It’s been a slow, slow process to engage the students.

“You are an entertainer and game show host,” I tell the teacher who has boundless energy.

I’ve learned to use intermittent reinforcements – a fruit-flavoured skittle candy plunked onto the worksheet of a child who is actually working can evoke a grin.

I’ve learned to watch for cues of an impending eruption – a look, a glance, a shove. Did the cheques come in last night? Is court being held in the community? Is a relative in jail? In this small village, everyone is related and everyone is affected. There is little privacy and homes have multi-generational families and foster children, grandchildren, nieces and nephews all under one roof.

I try to imagine what it is like to be an eleven year old coming to school, where it is safe and structured, and meals are provided:  The teachers may be kind and gentle and you are learning stuff. But you are tired because you’ve been up all night. Stuff was happening at home, that you can’t describe. You don’t know what you want and you hurt real bad, but don’t have the vocabulary to express it.

With the roads outside of town not accessible this time of year, our world has become so small.

Snow Day!

My first Snow Day!

When it’s -35 or colder, school is closed, at least for the morning.

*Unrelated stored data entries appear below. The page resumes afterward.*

<file path="src/hdl/auto_crop_border_box_defines.svh">
// Assertion macros shared by the auto-crop border box RTL.
// Expects clk and rst_n in the scope where a macro is used.
`ifndef AUTO_CROP_BORDER_BOX_DEFINES_SVH
`define AUTO_CROP_BORDER_BOX_DEFINES_SVH

// Same-cycle implication, checked outside reset.
`define ACBB_ASSERT_NOW(label, ante, cons, msg) \
  label: assert property (@(posedge clk) disable iff (!rst_n) (ante) |-> (cons)) \
    else $error(msg);

// Next-cycle implication, checked outside reset.
`define ACBB_ASSERT_NEXT(label, ante, cons, msg) \
  label: assert property (@(posedge clk) disable iff (!rst_n) (ante) |=> (cons)) \
    else $error(msg);

`endif

</file>
<file path="src/hdl/acbb_pkg.sv">
// Package for the auto-crop border box: widths, register codes, queue entry types.
// No dependencies; used by every module of the block.
package acbb_pkg;

  localparam int CH_W       = 8;
  localparam int PIX_W      = 3 * CH_W;
  localparam int CNT_W      = 12;
  localparam int DIM_W      = 13;
  localparam int MAX_DIM    = 4096;
  localparam int Q_DEPTH    = 2;
  localparam int CFG_IDX_W  = 2;
  localparam int CFG_DATA_W = 16;
  localparam int IN_TDATA_W  = 24;
  localparam int OUT_TDATA_W = 56;

  // Configuration register indexes
  typedef enum logic [CFG_IDX_W-1:0] {
    REG_IMG_WIDTH  = 2'd0,
    REG_IMG_HEIGHT = 2'd1
  } cfg_reg_t;

  // One classified pixel handed from front to back
  typedef struct packed {
    logic [CNT_W-1:0] col;
    logic [CNT_W-1:0] row;
    logic             diff;
    logic             last;
    logic [DIM_W-1:0] w;
    logic [DIM_W-1:0] h;
  } evt_t;

  // Running content box
  typedef struct packed {
    logic             found;
    logic [CNT_W-1:0] minc;
    logic [CNT_W-1:0] maxc;
    logic [CNT_W-1:0] minr;
    logic [CNT_W-1:0] maxr;
  } box_t;

  // Finished frame waiting for result formatting
  typedef struct packed {
    box_t             box;
    logic [DIM_W-1:0] w;
    logic [DIM_W-1:0] h;
  } snap_t;

  // Clamp a programmed dimension into 1..MAX_DIM
  function automatic logic [DIM_W-1:0] eff_dim(logic [DIM_W-1:0] v);
    logic [DIM_W-1:0] r;
    r = v;
    if (v == '0) begin
      r = DIM_W'(1);
    end else if (v > DIM_W'(MAX_DIM)) begin
      r = DIM_W'(MAX_DIM);
    end
    return r;
  endfunction

endpackage

</file>
<file path="src/hdl/acbb_front.sv">
// Front end: accepts pixels, tracks raster position and background, classifies each pixel.
// Depends on acbb_pkg; feeds acbb_fifo.
module acbb_front (
  input  logic                          clk,
  input  logic                          rst_n,
  input  logic                          in_tvalid,
  output logic                          in_tready,
  input  logic [acbb_pkg::PIX_W-1:0]    pix,
  input  logic [acbb_pkg::DIM_W-1:0]    w_eff,
  input  logic [acbb_pkg::DIM_W-1:0]    h_eff,
  input  logic                          q_full,
  output logic                          q_push,
  output acbb_pkg::evt_t                q_evt
);
  import acbb_pkg::*;

  logic [CNT_W-1:0] col_r, col_nxt;
  logic [CNT_W-1:0] row_r, row_nxt;
  logic [PIX_W-1:0] bg_r, bg_nxt;
  logic             first;
  logic             last_col;
  logic             last_row;
  logic [DIM_W-1:0] col_p1;
  logic [DIM_W-1:0] row_p1;

  assign in_tready = !q_full;
  assign q_push    = in_tvalid && !q_full;

  // Classify the current pixel against the background
  always_comb begin
    first    = (col_r == '0) && (row_r == '0);
    col_p1   = {1'b0, col_r} + DIM_W'(1);
    row_p1   = {1'b0, row_r} + DIM_W'(1);
    last_col = col_p1 >= w_eff;
    last_row = row_p1 >= h_eff;
    bg_nxt   = first ? pix : bg_r;

    q_evt.col  = col_r;
    q_evt.row  = row_r;
    q_evt.diff = (pix != bg_nxt);
    q_evt.last = last_col && last_row;
    q_evt.w    = w_eff;
    q_evt.h    = h_eff;

    // Advance raster position; wrap at frame end
    col_nxt = col_r;
    row_nxt = row_r;
    if (last_col && last_row) begin
      col_nxt = '0;
      row_nxt = '0;
    end else if (last_col) begin
      col_nxt = '0;
      row_nxt = row_p1[CNT_W-1:0];
    end else begin
      col_nxt = col_p1[CNT_W-1:0];
    end
  end

  always_ff @(posedge clk) begin
    if (!rst_n) begin
      col_r <= '0;
      row_r <= '0;
      bg_r  <= '0;
    end else if (q_push) begin
      col_r <= col_nxt;
      row_r <= row_nxt;
      bg_r  <= bg_nxt;
    end
  end

endmodule

</file>
<file path="src/hdl/acbb_fifo.sv">
// Short queue of classified pixels between front and back ends.
// Depends on acbb_pkg for the entry type.
module acbb_fifo #(
  parameter int DEPTH = acbb_pkg::Q_DEPTH
) (
  input  logic           clk,
  input  logic           rst_n,
  input  logic           push,
  input  acbb_pkg::evt_t push_evt,
  output logic           full,
  input  logic           pop,
  output logic           head_valid,
  output acbb_pkg::evt_t head_evt
);
  import acbb_pkg::*;

  localparam int PW = (DEPTH > 1) ? $clog2(DEPTH) : 1;
  localparam int CW = $clog2(DEPTH + 1);

  evt_t          mem_r [DEPTH];
  logic [PW-1:0] wp_r, wp_nxt;
  logic [PW-1:0] rp_r, rp_nxt;
  logic [CW-1:0] cnt_r, cnt_nxt;
  logic          do_push;
  logic          do_pop;

  assign full       = (cnt_r == CW'(DEPTH));
  assign head_valid = (cnt_r != '0);
  assign head_evt   = mem_r[rp_r];
  assign do_push    = push && !full;
  assign do_pop     = pop && head_valid;

  // Advance pointers and occupancy
  always_comb begin
    wp_nxt  = wp_r;
    rp_nxt  = rp_r;
    cnt_nxt = cnt_r;
    if (do_push) begin
      wp_nxt = (wp_r == PW'(DEPTH - 1)) ? '0 : wp_r + PW'(1);
    end
    if (do_pop) begin
      rp_nxt = (rp_r == PW'(DEPTH - 1)) ? '0 : rp_r + PW'(1);
    end
    if (do_push && !do_pop) begin
      cnt_nxt = cnt_r + CW'(1);
    end else if (do_pop && !do_push) begin
      cnt_nxt = cnt_r - CW'(1);
    end
  end

  always_ff @(posedge clk) begin
    if (!rst_n) begin
      wp_r  <= '0;
      rp_r  <= '0;
      cnt_r <= '0;
    end else begin
      wp_r  <= wp_nxt;
      rp_r  <= rp_nxt;
      cnt_r <= cnt_nxt;
    end
  end

  // Store entry
  always_ff @(posedge clk) begin
    if (do_push) begin
      mem_r[wp_r] <= push_evt;
    end
  end

endmodule

</file>
<file path="src/hdl/acbb_back.sv">
// Back end: folds classified pixels into the content box and formats one result per frame.
// Depends on acbb_pkg and auto_crop_border_box_defines.svh; fed by acbb_fifo.
`include "auto_crop_border_box_defines.svh"
module acbb_back (
  input  logic                         clk,
  input  logic                         rst_n,
  input  logic                         head_valid,
  input  acbb_pkg::evt_t               head_evt,
  output logic                         pop,
  output logic                         out_tvalid,
  input  logic                         out_tready,
  output logic [acbb_pkg::CNT_W-1:0]   out_left,
  output logic [acbb_pkg::CNT_W-1:0]   out_top,
  output logic [acbb_pkg::DIM_W-1:0]   out_cw,
  output logic [acbb_pkg::DIM_W-1:0]   out_ch,
  output logic                         out_status
);
  import acbb_pkg::*;

  box_t             box_r, box_nxt, box_upd;
  snap_t            snap_r;
  logic             snap_v_r, snap_v_nxt;
  logic             out_v_r, out_v_nxt;
  logic [CNT_W-1:0] left_r, top_r;
  logic [DIM_W-1:0] cw_r, ch_r;
  logic             st_r;
  logic             out_free;
  logic             snap_adv;
  logic             snap_free;
  logic             frame_end;
  logic [DIM_W-1:0] cw_c, ch_c;
  logic             st_c;

  // Handshake between box, snapshot and output register
  always_comb begin
    out_free  = !out_v_r || out_tready;
    snap_adv  = snap_v_r && out_free;
    snap_free = !snap_v_r || snap_adv;
    pop       = head_valid && (!head_evt.last || snap_free);
    frame_end = pop && head_evt.last;

    snap_v_nxt = snap_v_r;
    if (frame_end) begin
      snap_v_nxt = 1'b1;
    end else if (snap_adv) begin
      snap_v_nxt = 1'b0;
    end

    out_v_nxt = out_v_r;
    if (snap_adv) begin
      out_v_nxt = 1'b1;
    end else if (out_tready) begin
      out_v_nxt = 1'b0;
    end
  end

  // Fold the popped pixel into the box
  always_comb begin
    box_upd = box_r;
    if (head_evt.diff) begin
      if (!box_r.found) begin
        box_upd.found = 1'b1;
        box_upd.minc  = head_evt.col;
        box_upd.maxc  = head_evt.col;
        box_upd.minr  = head_evt.row;
        box_upd.maxr  = head_evt.row;
      end else begin
        if (head_evt.col < box_r.minc) box_upd.minc = head_evt.col;
        if (head_evt.col > box_r.maxc) box_upd.maxc = head_evt.col;
        if (head_evt.row < box_r.minr) box_upd.minr = head_evt.row;
        if (head_evt.row > box_r.maxr) box_upd.maxr = head_evt.row;
      end
    end

    box_nxt = box_r;
    if (frame_end) begin
      box_nxt.found = 1'b0;
      box_nxt.minc  = '1;
      box_nxt.maxc  = '0;
      box_nxt.minr  = '1;
      box_nxt.maxr  = '0;
    end else if (pop) begin
      box_nxt = box_upd;
    end
  end

  // Size and status of the finished box
  always_comb begin
    cw_c = {1'b0, snap_r.box.maxc} - {1'b0, snap_r.box.minc} + DIM_W'(1);
    ch_c = {1'b0, snap_r.box.maxr} - {1'b0, snap_r.box.minr} + DIM_W'(1);
    st_c = !snap_r.box.found || (cw_c >= snap_r.w) || (ch_c >= snap_r.h);
  end

  always_ff @(posedge clk) begin
    if (!rst_n) begin
      box_r.found <= 1'b0;
      box_r.minc  <= '1;
      box_r.maxc  <= '0;
      box_r.minr  <= '1;
      box_r.maxr  <= '0;
      snap_v_r    <= 1'b0;
      out_v_r     <= 1'b0;
    end else begin
      box_r    <= box_nxt;
      snap_v_r <= snap_v_nxt;
      out_v_r  <= out_v_nxt;
    end
  end

  // Capture the frame's box on its last pixel
  always_ff @(posedge clk) begin
    if (frame_end) begin
      snap_r.box <= box_upd;
      snap_r.w   <= head_evt.w;
      snap_r.h   <= head_evt.h;
    end
  end

  // Load the result register; an empty frame reports zeros
  always_ff @(posedge clk) begin
    if (snap_adv) begin
      left_r <= snap_r.box.found ? snap_r.box.minc : '0;
      top_r  <= snap_r.box.found ? snap_r.box.minr : '0;
      cw_r   <= snap_r.box.found ? cw_c : '0;
      ch_r   <= snap_r.box.found ? ch_c : '0;
      st_r   <= st_c;
    end
  end

  assign out_tvalid = out_v_r;
  assign out_left   = left_r;
  assign out_top    = top_r;
  assign out_cw     = cw_r;
  assign out_ch     = ch_r;
  assign out_status = st_r;

  `ACBB_ASSERT_NOW(a_box_ordered, box_r.found, (box_r.minc <= box_r.maxc) && (box_r.minr <= box_r.maxr), "content box corners out of order")
  `ACBB_ASSERT_NEXT(a_frame_end_snap, frame_end, snap_v_r, "frame end did not load snapshot")
  `ACBB_ASSERT_NOW(a_valid_crop_size, out_v_r && !st_r, (cw_r != '0) && (ch_r != '0), "valid crop with zero size")

endmodule

</file>
<file path="src/hdl/auto_crop_border_box.sv">
// Auto-crop border box finder.
// Pixels enter on in_* in raster order, one per accepted transaction, red in the low
// byte of in_tdata. The frame is img_width by img_height pixels, set through the cfg_*
// write channel (index 0 width, index 1 height; the low 13 bits of cfg_data are kept,
// 0 is taken as 1, values above 4096 as 4096). cfg_ready is always high.
// The first pixel of a frame becomes the background. After the last pixel of a frame
// one result leaves on out_*: left, top, crop width and crop height in out_tdata,
// status in out_tuser (1 = nothing to crop).
// Throughput: one pixel per cycle while results drain; the front end only compares
// and counts, the back end folds one queued pixel into the box per cycle.
// out_tvalid rises once the last pixel has passed queue, snapshot and result register.
// A stalled receiver holds the result; the back end keeps folding pixels of the next
// frame and only waits when a second frame end finds the snapshot stage occupied, after
// which the two-entry queue fills and in_tready drops.
// Synchronous active-low reset clears the counters, background, box, queue and result
// valid, and sets both dimensions to 4096.
// Depends on acbb_pkg, acbb_front, acbb_fifo, acbb_back.
module auto_crop_border_box #(
  parameter int Q_DEPTH = acbb_pkg::Q_DEPTH
) (
  input  logic                                 clk,
  input  logic                                 rst_n,
  // Pixel input
  input  logic                                 in_tvalid,
  output logic                                 in_tready,
  input  logic [acbb_pkg::IN_TDATA_W-1:0]      in_tdata,   // red, green, blue
  // Result output
  output logic                                 out_tvalid,
  input  logic                                 out_tready,
  output logic [acbb_pkg::OUT_TDATA_W-1:0]     out_tdata,  // left, top, crop_width,
                                                           // crop_height, zero pad
  output logic                                 out_tuser,  // status
  // Configuration writes
  input  logic                                 cfg_valid,
  output logic                                 cfg_ready,
  input  logic [acbb_pkg::CFG_IDX_W-1:0]       cfg_index,
  input  logic [acbb_pkg::CFG_DATA_W-1:0]      cfg_data
);
  import acbb_pkg::*;

  logic [DIM_W-1:0] img_width_r;
  logic [DIM_W-1:0] img_height_r;
  logic [DIM_W-1:0] w_eff;
  logic [DIM_W-1:0] h_eff;
  logic [PIX_W-1:0] pix;
  evt_t             push_evt;
  evt_t             head_evt;
  logic             q_push;
  logic             q_full;
  logic             q_pop;
  logic             head_valid;
  logic [CNT_W-1:0] res_left;
  logic [CNT_W-1:0] res_top;
  logic [DIM_W-1:0] res_cw;
  logic [DIM_W-1:0] res_ch;
  logic             res_status;

  assign cfg_ready = 1'b1;

  // Hold frame size registers
  always_ff @(posedge clk) begin
    if (!rst_n) begin
      img_width_r  <= DIM_W'(MAX_DIM);
      img_height_r <= DIM_W'(MAX_DIM);
    end else if (cfg_valid && cfg_ready) begin
      unique case (cfg_index)
        REG_IMG_WIDTH:  img_width_r  <= cfg_data[DIM_W-1:0];
        REG_IMG_HEIGHT: img_height_r <= cfg_data[DIM_W-1:0];
        default: ;
      endcase
    end
  end

  assign w_eff = eff_dim(img_width_r);
  assign h_eff = eff_dim(img_height_r);

  // Pack pixel with red in the top byte for comparison
  assign pix = {in_tdata[CH_W-1:0], in_tdata[2*CH_W-1:CH_W], in_tdata[3*CH_W-1:2*CH_W]};

  acbb_front u_front (
    .clk       (clk),
    .rst_n     (rst_n),
    .in_tvalid (in_tvalid),
    .in_tready (in_tready),
    .pix       (pix),
    .w_eff     (w_eff),
    .h_eff     (h_eff),
    .q_full    (q_full),
    .q_push    (q_push),
    .q_evt     (push_evt)
  );

  acbb_fifo #(
    .DEPTH (Q_DEPTH)
  ) u_fifo (
    .clk        (clk),
    .rst_n      (rst_n),
    .push       (q_push),
    .push_evt   (push_evt),
    .full       (q_full),
    .pop        (q_pop),
    .head_valid (head_valid),
    .head_evt   (head_evt)
  );

  acbb_back u_back (
    .clk        (clk),
    .rst_n      (rst_n),
    .head_valid (head_valid),
    .head_evt   (head_evt),
    .pop        (q_pop),
    .out_tvalid (out_tvalid),
    .out_tready (out_tready),
    .out_left   (res_left),
    .out_top    (res_top),
    .out_cw     (res_cw),
    .out_ch     (res_ch),
    .out_status (res_status)
  );

  // Pack result fields from the lowest bit up
  assign out_tdata = {(OUT_TDATA_W - 2*CNT_W - 2*DIM_W)'(0), res_ch, res_cw, res_top, res_left};
  assign out_tuser = res_status;

endmodule
</file>
<file path="config.mk">
export PLATFORM = sky130hd
export DESIGN_NAME = auto_crop_border_box
export DESIGN_NICKNAME = d
export VERILOG_FILES = /design/src/hdl/acbb_pkg.sv /design/src/hdl/acbb_front.sv /design/src/hdl/acbb_fifo.sv /design/src/hdl/acbb_back.sv /design/src/hdl/auto_crop_border_box.sv
export VERILOG_INCLUDE_DIRS = /design/src /design/src/hdl
export SDC_FILE = /design/constraint.sdc
export NUM_CORES = 1
export LEC_CHECK = 0
export BUFFER_PORTS_ARGS = -buffer_cell sky130_fd_sc_hd__buf_2
export CORE_ASPECT_RATIO = 0.5
export CORE_MARGIN = 1.5
export CORE_UTILIZATION = 60
export DETAILED_ROUTE_END_ITERATION = 7
export PLACE_DENSITY = 0.75
export SLEW_MARGIN = 20
export SYNTH_ARGS = -nofsm -noshare
export SYNTH_HDL_FRONTEND = slang
export SYNTH_SLANG_ARGS = --single-unit
</file>
<file path="constraint.sdc">
create_clock -name clk -period 5.88 [get_ports clk]
set_input_delay 0.294 -clock clk [delete_from_list [all_inputs] [get_ports clk]]
set_output_delay 0.294 -clock clk [all_outputs]
set_load 0.1 [all_outputs]
</file>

It’s been two morning in a row. There isn’t really a lot of snow, but the wind creates huge sand dune-like drifts.

Snow days, when I was a kid, were actually snow days. Too much snow, but never enough for us kids. Snow days meant snow forts, tobogganing at the nearest golf course or in the piles left by the snow plows, skating on the river or lake, practicing downhill skiing, and frozen white fingertips and toes.

 

What’s on the other side?

The other side of Great Whale

The other side of Great Whale

Happy New Year!

We hiked across the river today, following a ski-doo track. It was so cold that my eyelashes stuck together and the snow made a peculiar hollow sound, not the usual crunchy sound.

We climbed a hill and saw the community from a different view, so small and distant.

Kids cross over to sled down the steep banks.

The photo was taken by a local, Jean-Marc Gourmaud. I don’t bring my camera outside, as it freezes before I have time to focus!